▶ WORK TASK
Below are some records; output exactly the lines from the line with "AOI/OAI and AO/OA,1,0.12" to the line with "simple gates: 6 / 890", both ends kept, and nothing more.

▶ RECORDS FOR THIS TASK
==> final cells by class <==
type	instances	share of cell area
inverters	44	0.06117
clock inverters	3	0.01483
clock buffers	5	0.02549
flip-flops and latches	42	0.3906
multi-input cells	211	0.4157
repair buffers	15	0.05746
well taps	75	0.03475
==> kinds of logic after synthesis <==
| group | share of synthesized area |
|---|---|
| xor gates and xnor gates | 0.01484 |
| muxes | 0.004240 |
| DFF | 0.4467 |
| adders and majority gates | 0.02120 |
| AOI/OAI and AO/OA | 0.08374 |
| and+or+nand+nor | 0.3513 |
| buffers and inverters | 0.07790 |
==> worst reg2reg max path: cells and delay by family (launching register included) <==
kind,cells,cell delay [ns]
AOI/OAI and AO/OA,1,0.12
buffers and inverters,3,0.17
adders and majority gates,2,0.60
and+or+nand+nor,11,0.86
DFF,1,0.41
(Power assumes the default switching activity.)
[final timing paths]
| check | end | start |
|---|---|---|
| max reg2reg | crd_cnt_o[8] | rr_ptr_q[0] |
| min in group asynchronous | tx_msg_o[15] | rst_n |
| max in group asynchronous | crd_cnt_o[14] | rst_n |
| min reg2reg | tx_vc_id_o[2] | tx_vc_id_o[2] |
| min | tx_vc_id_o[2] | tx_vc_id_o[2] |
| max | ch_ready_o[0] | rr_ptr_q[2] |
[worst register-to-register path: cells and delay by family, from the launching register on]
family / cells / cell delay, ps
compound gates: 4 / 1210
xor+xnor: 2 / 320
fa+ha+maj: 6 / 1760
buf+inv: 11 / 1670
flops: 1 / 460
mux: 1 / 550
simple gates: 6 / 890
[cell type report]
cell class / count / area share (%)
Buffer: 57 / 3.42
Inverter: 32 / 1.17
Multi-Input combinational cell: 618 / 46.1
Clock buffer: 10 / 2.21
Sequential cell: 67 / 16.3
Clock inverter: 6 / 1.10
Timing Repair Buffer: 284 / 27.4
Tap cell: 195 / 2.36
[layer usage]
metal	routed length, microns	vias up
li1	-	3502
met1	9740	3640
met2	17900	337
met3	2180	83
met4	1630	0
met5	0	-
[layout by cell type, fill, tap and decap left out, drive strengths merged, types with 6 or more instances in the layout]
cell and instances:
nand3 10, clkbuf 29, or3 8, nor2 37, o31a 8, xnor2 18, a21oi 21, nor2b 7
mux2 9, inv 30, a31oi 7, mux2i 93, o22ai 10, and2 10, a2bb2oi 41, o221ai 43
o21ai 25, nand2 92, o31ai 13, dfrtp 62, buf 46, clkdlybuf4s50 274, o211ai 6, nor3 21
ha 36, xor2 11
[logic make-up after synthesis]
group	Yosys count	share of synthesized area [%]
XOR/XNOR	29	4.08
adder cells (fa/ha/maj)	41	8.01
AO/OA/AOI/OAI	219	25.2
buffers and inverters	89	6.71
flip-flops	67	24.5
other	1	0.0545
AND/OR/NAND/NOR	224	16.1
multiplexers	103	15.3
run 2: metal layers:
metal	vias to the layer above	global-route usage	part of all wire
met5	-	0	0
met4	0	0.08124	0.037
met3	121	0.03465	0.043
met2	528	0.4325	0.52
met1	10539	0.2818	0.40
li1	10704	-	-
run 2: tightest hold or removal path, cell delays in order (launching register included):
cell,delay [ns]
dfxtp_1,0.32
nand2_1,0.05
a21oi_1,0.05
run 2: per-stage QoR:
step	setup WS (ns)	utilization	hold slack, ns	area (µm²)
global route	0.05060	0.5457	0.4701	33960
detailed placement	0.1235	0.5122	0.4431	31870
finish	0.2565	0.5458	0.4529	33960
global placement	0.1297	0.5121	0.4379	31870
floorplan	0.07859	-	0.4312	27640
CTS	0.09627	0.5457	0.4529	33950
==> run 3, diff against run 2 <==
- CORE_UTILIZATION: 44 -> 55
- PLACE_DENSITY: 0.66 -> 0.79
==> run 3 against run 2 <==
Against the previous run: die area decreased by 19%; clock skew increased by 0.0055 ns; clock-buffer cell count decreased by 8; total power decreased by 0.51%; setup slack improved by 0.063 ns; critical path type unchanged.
<file path="src/rtl/sram_port_arbiter.sv">
// Two-requester round-robin arbiter with burst cap in front of one single-port synchronous SRAM.
// The SRAM command is registered; read data returns to the issuing requester after a fixed latency.
module sram_port_arbiter #(
    parameter int AW         = 10,
    parameter int DW         = 32,
    parameter int RD_LATENCY = 1,
    parameter int BURST_MAX  = 4
) (
    input  logic          CLK_BASE,
    input  logic          RESET,
    input  logic          R0_REQ,
    input  logic          R0_WE,
    input  logic [AW-1:0] R0_ADDR,
    input  logic [DW-1:0] R0_WDATA,
    output logic          R0_GNT,
    output logic          R0_RVALID,
    output logic [DW-1:0] R0_RDATA,
    input  logic          R1_REQ,
    input  logic          R1_WE,
    input  logic [AW-1:0] R1_ADDR,
    input  logic [DW-1:0] R1_WDATA,
    output logic          R1_GNT,
    output logic          R1_RVALID,
    output logic [DW-1:0] R1_RDATA,
    output logic          SRAM_CE,
    output logic          SRAM_WE,
    output logic [AW-1:0] SRAM_ADDR,
    output logic [DW-1:0] SRAM_WDATA,
    input  logic [DW-1:0] SRAM_RDATA,
    output logic          BUSY
);

    localparam int CW = $clog2(BURST_MAX + 1);
    localparam logic [CW-1:0] CNT_MAX = CW'(BURST_MAX);
    localparam logic [CW-1:0] CNT_ONE = CW'(1);

    typedef enum logic [1:0] {
        IDLE = 2'd0,
        OWN0 = 2'd1,
        OWN1 = 2'd2
    } state_t;

    state_t          state_r;
    state_t          state_nxt_s;
    logic [CW-1:0]   cnt_r;
    logic [CW-1:0]   cnt_nxt_s;
    logic            last_r;
    logic            gnt0_s;
    logic            gnt1_s;
    logic            gnt0_g_s;
    logic            gnt1_g_s;
    logic            issue_s;
    logic            sel_we_s;
    logic [AW-1:0]   sel_addr_s;
    logic [DW-1:0]   sel_wdata_s;
    logic            rd_issue_s;
    logic            busy_nxt_s;
    logic [RD_LATENCY:0] pv_r;
    logic [RD_LATENCY:0] pid_r;

    // Arbitration decision and next owner/burst count
    always_comb begin
        state_nxt_s = state_r;
        cnt_nxt_s   = cnt_r;
        gnt0_s      = 1'b0;
        gnt1_s      = 1'b0;
        case (state_r)
            IDLE: begin
                if (R0_REQ && R1_REQ) begin
                    gnt0_s = last_r;
                    gnt1_s = ~last_r;
                end else begin
                    gnt0_s = R0_REQ;
                    gnt1_s = R1_REQ;
                end
            end
            OWN0: begin
                if (R0_REQ && !((cnt_r == CNT_MAX) && R1_REQ)) begin
                    gnt0_s = 1'b1;
                end else begin
                    gnt1_s = R1_REQ;
                end
            end
            OWN1: begin
                if (R1_REQ && !((cnt_r == CNT_MAX) && R0_REQ)) begin
                    gnt1_s = 1'b1;
                end else begin
                    gnt0_s = R0_REQ;
                end
            end
            default: begin
                gnt0_s = 1'b0;
                gnt1_s = 1'b0;
            end
        endcase
        // Same owner keeps counting (saturating); a new owner restarts at one
        if (gnt0_s) begin
            state_nxt_s = OWN0;
            cnt_nxt_s   = (state_r != OWN0) ? CNT_ONE : ((cnt_r == CNT_MAX) ? CNT_MAX : cnt_r + CNT_ONE);
        end else if (gnt1_s) begin
            state_nxt_s = OWN1;
            cnt_nxt_s   = (state_r != OWN1) ? CNT_ONE : ((cnt_r == CNT_MAX) ? CNT_MAX : cnt_r + CNT_ONE);
        end else begin
            state_nxt_s = IDLE;
            cnt_nxt_s   = '0;
        end
    end

    // A grant seen while reset is held must not leak out
    assign gnt0_g_s    = gnt0_s & ~RESET;
    assign gnt1_g_s    = gnt1_s & ~RESET;
    assign R0_GNT      = gnt0_g_s;
    assign R1_GNT      = gnt1_g_s;
    assign issue_s     = gnt0_g_s | gnt1_g_s;
    assign sel_we_s    = gnt1_g_s ? R1_WE    : R0_WE;
    assign sel_addr_s  = gnt1_g_s ? R1_ADDR  : R0_ADDR;
    assign sel_wdata_s = gnt1_g_s ? R1_WDATA : R0_WDATA;
    assign rd_issue_s  = issue_s & ~sel_we_s;
    assign busy_nxt_s  = (state_nxt_s != IDLE) | rd_issue_s | (|pv_r[RD_LATENCY-1:0]);

    // Arbiter state, burst counter and last-granted index
    always_ff @(posedge CLK_BASE or posedge RESET) begin
        if (RESET) begin
            state_r <= IDLE;
            cnt_r   <= '0;
            last_r  <= 1'b1;
        end else begin
            state_r <= state_nxt_s;
            cnt_r   <= cnt_nxt_s;
            if (issue_s) begin
                last_r <= gnt1_g_s;
            end else begin
                last_r <= last_r;
            end
        end
    end

    // Registered SRAM command; address and data hold when no access is issued
    always_ff @(posedge CLK_BASE or posedge RESET) begin
        if (RESET) begin
            SRAM_CE    <= 1'b0;
            SRAM_WE    <= 1'b0;
            SRAM_ADDR  <= '0;
            SRAM_WDATA <= '0;
        end else begin
            SRAM_CE <= issue_s;
            if (issue_s) begin
                SRAM_WE    <= sel_we_s;
                SRAM_ADDR  <= sel_addr_s;
                SRAM_WDATA <= sel_wdata_s;
            end else begin
                SRAM_WE    <= SRAM_WE;
                SRAM_ADDR  <= SRAM_ADDR;
                SRAM_WDATA <= SRAM_WDATA;
            end
        end
    end

    // Read owner pipeline: stage 0 lines up with SRAM_CE, the last stage with valid SRAM_RDATA
    always_ff @(posedge CLK_BASE or posedge RESET) begin
        if (RESET) begin
            pv_r  <= '0;
            pid_r <= '0;
            BUSY  <= 1'b0;
        end else begin
            pv_r  <= {pv_r[RD_LATENCY-1:0], rd_issue_s};
            pid_r <= {pid_r[RD_LATENCY-1:0], gnt1_g_s};
            BUSY  <= busy_nxt_s;
        end
    end

    // Read return to the issuing requester
    always_ff @(posedge CLK_BASE or posedge RESET) begin
        if (RESET) begin
            R0_RVALID <= 1'b0;
            R1_RVALID <= 1'b0;
            R0_RDATA  <= '0;
            R1_RDATA  <= '0;
        end else begin
            R0_RVALID <= pv_r[RD_LATENCY] & ~pid_r[RD_LATENCY];
            R1_RVALID <= pv_r[RD_LATENCY] &  pid_r[RD_LATENCY];
            if (pv_r[RD_LATENCY] && !pid_r[RD_LATENCY]) begin
                R0_RDATA <= SRAM_RDATA;
            end else begin
                R0_RDATA <= R0_RDATA;
            end
            if (pv_r[RD_LATENCY] && pid_r[RD_LATENCY]) begin
                R1_RDATA <= SRAM_RDATA;
            end else begin
                R1_RDATA <= R1_RDATA;
            end
        end
    end

endmodule

</file>
<file path="config.mk">
export PLATFORM = sky130hd
export DESIGN_NAME = sram_port_arbiter
export DESIGN_NICKNAME = d
export VERILOG_FILES = /design/src/rtl/sram_port_arbiter.sv
export SDC_FILE = /design/constraint.sdc
export NUM_CORES = 1
export LEC_CHECK = 0
export ABC_AREA = 1
export CORE_UTILIZATION = 40
export CTS_CLUSTER_DIAMETER = 120
export CTS_CLUSTER_SIZE = 16
export DETAILED_ROUTE_END_ITERATION = 10
export HOLD_SLACK_MARGIN = 0.12
export PLACE_DENSITY = 0.77
export SLEW_MARGIN = 20
export SYNTH_ARGS = -nofsm -noshare
export SYNTH_HDL_FRONTEND = slang
export SYNTH_SLANG_ARGS = --single-unit
</file>
<file path="constraint.sdc">
create_clock -name CLK_BASE -period 9.15 [get_ports CLK_BASE]
set_input_delay 2.745 -clock CLK_BASE [delete_from_list [all_inputs] [get_ports CLK_BASE]]
set_output_delay 2.745 -clock CLK_BASE [all_outputs]
set_load 0.005 [all_outputs]
</file>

▶ RESPONSE BOX
AOI/OAI and AO/OA,1,0.12
buffers and inverters,3,0.17
adders and majority gates,2,0.60
and+or+nand+nor,11,0.86
DFF,1,0.41
(Power assumes the default switching activity.)
[final timing paths]
| check | end | start |
|---|---|---|
| max reg2reg | crd_cnt_o[8] | rr_ptr_q[0] |
| min in group asynchronous | tx_msg_o[15] | rst_n |
| max in group asynchronous | crd_cnt_o[14] | rst_n |
| min reg2reg | tx_vc_id_o[2] | tx_vc_id_o[2] |
| min | tx_vc_id_o[2] | tx_vc_id_o[2] |
| max | ch_ready_o[0] | rr_ptr_q[2] |
[worst register-to-register path: cells and delay by family, from the launching register on]
family / cells / cell delay, ps
compound gates: 4 / 1210
xor+xnor: 2 / 320
fa+ha+maj: 6 / 1760
buf+inv: 11 / 1670
flops: 1 / 460
mux: 1 / 550
simple gates: 6 / 890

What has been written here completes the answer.